§ WORK TO BE COMPLETED
Please copy out the records that follow, word for word.

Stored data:
• • •

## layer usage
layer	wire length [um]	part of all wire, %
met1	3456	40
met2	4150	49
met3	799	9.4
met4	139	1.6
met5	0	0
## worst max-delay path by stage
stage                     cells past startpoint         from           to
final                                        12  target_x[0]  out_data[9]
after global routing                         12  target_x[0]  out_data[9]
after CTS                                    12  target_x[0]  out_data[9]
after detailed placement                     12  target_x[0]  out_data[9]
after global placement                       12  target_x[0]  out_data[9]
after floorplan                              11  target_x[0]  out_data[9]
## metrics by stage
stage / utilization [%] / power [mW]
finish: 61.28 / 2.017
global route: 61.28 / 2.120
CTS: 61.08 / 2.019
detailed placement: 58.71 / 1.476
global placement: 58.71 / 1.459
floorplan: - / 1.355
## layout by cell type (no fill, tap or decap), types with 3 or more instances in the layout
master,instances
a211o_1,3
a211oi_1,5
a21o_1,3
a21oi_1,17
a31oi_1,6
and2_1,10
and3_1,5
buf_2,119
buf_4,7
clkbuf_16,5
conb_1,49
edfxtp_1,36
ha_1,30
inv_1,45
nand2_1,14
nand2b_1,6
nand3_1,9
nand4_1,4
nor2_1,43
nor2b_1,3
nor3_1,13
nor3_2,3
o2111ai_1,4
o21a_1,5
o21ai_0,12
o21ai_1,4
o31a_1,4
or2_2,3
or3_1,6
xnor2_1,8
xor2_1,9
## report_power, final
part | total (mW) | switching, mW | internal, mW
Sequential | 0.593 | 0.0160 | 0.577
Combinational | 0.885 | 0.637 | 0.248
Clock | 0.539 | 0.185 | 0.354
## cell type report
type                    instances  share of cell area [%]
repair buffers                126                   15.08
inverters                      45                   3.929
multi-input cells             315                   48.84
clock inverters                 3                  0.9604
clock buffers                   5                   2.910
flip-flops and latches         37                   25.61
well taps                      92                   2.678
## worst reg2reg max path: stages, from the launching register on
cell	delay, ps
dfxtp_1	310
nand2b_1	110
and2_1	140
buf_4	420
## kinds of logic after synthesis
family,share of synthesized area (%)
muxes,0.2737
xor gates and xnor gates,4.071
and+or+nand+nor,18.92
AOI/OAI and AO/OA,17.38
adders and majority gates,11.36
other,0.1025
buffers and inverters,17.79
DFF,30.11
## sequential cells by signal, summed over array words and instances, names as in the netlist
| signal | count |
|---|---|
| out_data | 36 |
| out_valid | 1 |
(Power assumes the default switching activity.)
===== src/rtl/lsf_pkg.sv =====
// Line substring filter package: transaction payload types, register
// indexes and the byte helpers used by the window cells and the top level.
// Depends on nothing.
package lsf_pkg;

  // Pattern storage held by the configuration registers
  localparam int REG_BYTES = 16;
  localparam int LEN_W     = 5;
  // Cell arithmetic width, covers window positions up to 127
  localparam int POS_W     = 7;
  localparam int CFG_IDX_W = 3;
  localparam int CFG_W     = 64;

  typedef enum logic [CFG_IDX_W-1:0] {
    REG_PATTERN_HEAD   = 3'd0,
    REG_PATTERN_TAIL   = 3'd1,
    REG_PATTERN_LENGTH = 3'd2,
    REG_IGNORE_CASE    = 3'd3,
    REG_INVERT_MATCH   = 3'd4
  } cfg_reg_e;

  typedef struct packed {
    logic [7:0] text_char;
    logic       line_end;
  } lsf_in_t;

  typedef struct packed {
    logic line_kept;
    logic pattern_found;
  } lsf_out_t;

  // Fold ASCII upper case to lower case when ignore-case is on
  function automatic logic [7:0] fold_byte(input logic [7:0] c, input logic ic);
    logic [7:0] r;
    r = c;
    if (ic && (c >= 8'h41) && (c <= 8'h5A)) begin
      r = c + 8'h20;
    end
    return r;
  endfunction

  // Pick one pattern byte out of the two 64-bit registers
  function automatic logic [7:0] pattern_byte(input logic [CFG_W-1:0] head,
                                              input logic [CFG_W-1:0] tail,
                                              input logic [3:0]       idx);
    logic [CFG_W-1:0] sel;
    sel = idx[3] ? tail : head;
    return sel[{idx[2:0], 3'b000} +: 8];
  endfunction

endpackage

• • •

§ SOLUTION TO THE EXERCISE
## layer usage
layer	wire length [um]	part of all wire, %
met1	3456	40
met2	4150	49
met3	799	9.4
met4	139	1.6
met5	0	0
## worst max-delay path by stage
stage                     cells past startpoint         from           to
final                                        12  target_x[0]  out_data[9]
after global routing                         12  target_x[0]  out_data[9]
after CTS                                    12  target_x[0]  out_data[9]
after detailed placement                     12  target_x[0]  out_data[9]
after global placement                       12  target_x[0]  out_data[9]
after floorplan                              11  target_x[0]  out_data[9]
## metrics by stage
stage / utilization [%] / power [mW]
finish: 61.28 / 2.017
global route: 61.28 / 2.120
CTS: 61.08 / 2.019
detailed placement: 58.71 / 1.476
global placement: 58.71 / 1.459
floorplan: - / 1.355
## layout by cell type (no fill, tap or decap), types with 3 or more instances in the layout
master,instances
a211o_1,3
a211oi_1,5
a21o_1,3
a21oi_1,17
a31oi_1,6
and2_1,10
and3_1,5
buf_2,119
buf_4,7
clkbuf_16,5
conb_1,49
edfxtp_1,36
ha_1,30
inv_1,45
nand2_1,14
nand2b_1,6
nand3_1,9
nand4_1,4
nor2_1,43
nor2b_1,3
nor3_1,13
nor3_2,3
o2111ai_1,4
o21a_1,5
o21ai_0,12
o21ai_1,4
o31a_1,4
or2_2,3
or3_1,6
xnor2_1,8
xor2_1,9
## report_power, final
part | total (mW) | switching, mW | internal, mW
Sequential | 0.593 | 0.0160 | 0.577
Combinational | 0.885 | 0.637 | 0.248
Clock | 0.539 | 0.185 | 0.354
## cell type report
type                    instances  share of cell area [%]
repair buffers                126                   15.08
inverters                      45                   3.929
multi-input cells             315                   48.84
clock inverters                 3                  0.9604
clock buffers                   5                   2.910
flip-flops and latches         37                   25.61
well taps                      92                   2.678
## worst reg2reg max path: stages, from the launching register on
cell	delay, ps
dfxtp_1	310
nand2b_1	110
and2_1	140
buf_4	420
## kinds of logic after synthesis
family,share of synthesized area (%)
muxes,0.2737
xor gates and xnor gates,4.071
and+or+nand+nor,18.92
AOI/OAI and AO/OA,17.38
adders and majority gates,11.36
other,0.1025
buffers and inverters,17.79
DFF,30.11
## sequential cells by signal, summed over array words and instances, names as in the netlist
| signal | count |
|---|---|
| out_data | 36 |
| out_valid | 1 |
(Power assumes the default switching activity.)
===== src/rtl/lsf_pkg.sv =====
// Line substring filter package: transaction payload types, register
// indexes and the byte helpers used by the window cells and the top level.
// Depends on nothing.
package lsf_pkg;

  // Pattern storage held by the configuration registers
  localparam int REG_BYTES = 16;
  localparam int LEN_W     = 5;
  // Cell arithmetic width, covers window positions up to 127
  localparam int POS_W     = 7;
  localparam int CFG_IDX_W = 3;
  localparam int CFG_W     = 64;

  typedef enum logic [CFG_IDX_W-1:0] {
    REG_PATTERN_HEAD   = 3'd0,
    REG_PATTERN_TAIL   = 3'd1,
    REG_PATTERN_LENGTH = 3'd2,
    REG_IGNORE_CASE    = 3'd3,
    REG_INVERT_MATCH   = 3'd4
  } cfg_reg_e;

  typedef struct packed {
    logic [7:0] text_char;
    logic       line_end;
  } lsf_in_t;

  typedef struct packed {
    logic line_kept;
    logic pattern_found;
  } lsf_out_t;

  // Fold ASCII upper case to lower case when ignore-case is on
  function automatic logic [7:0] fold_byte(input logic [7:0] c, input logic ic);
    logic [7:0] r;
    r = c;
    if (ic && (c >= 8'h41) && (c <= 8'h5A)) begin
      r = c + 8'h20;
    end
    return r;
  endfunction

  // Pick one pattern byte out of the two 64-bit registers
  function automatic logic [7:0] pattern_byte(input logic [CFG_W-1:0] head,
                                              input logic [CFG_W-1:0] tail,
                                              input logic [3:0]       idx);
    logic [CFG_W-1:0] sel;
    sel = idx[3] ? tail : head;
    return sel[{idx[2:0], 3'b000} +: 8];
  endfunction

endpackage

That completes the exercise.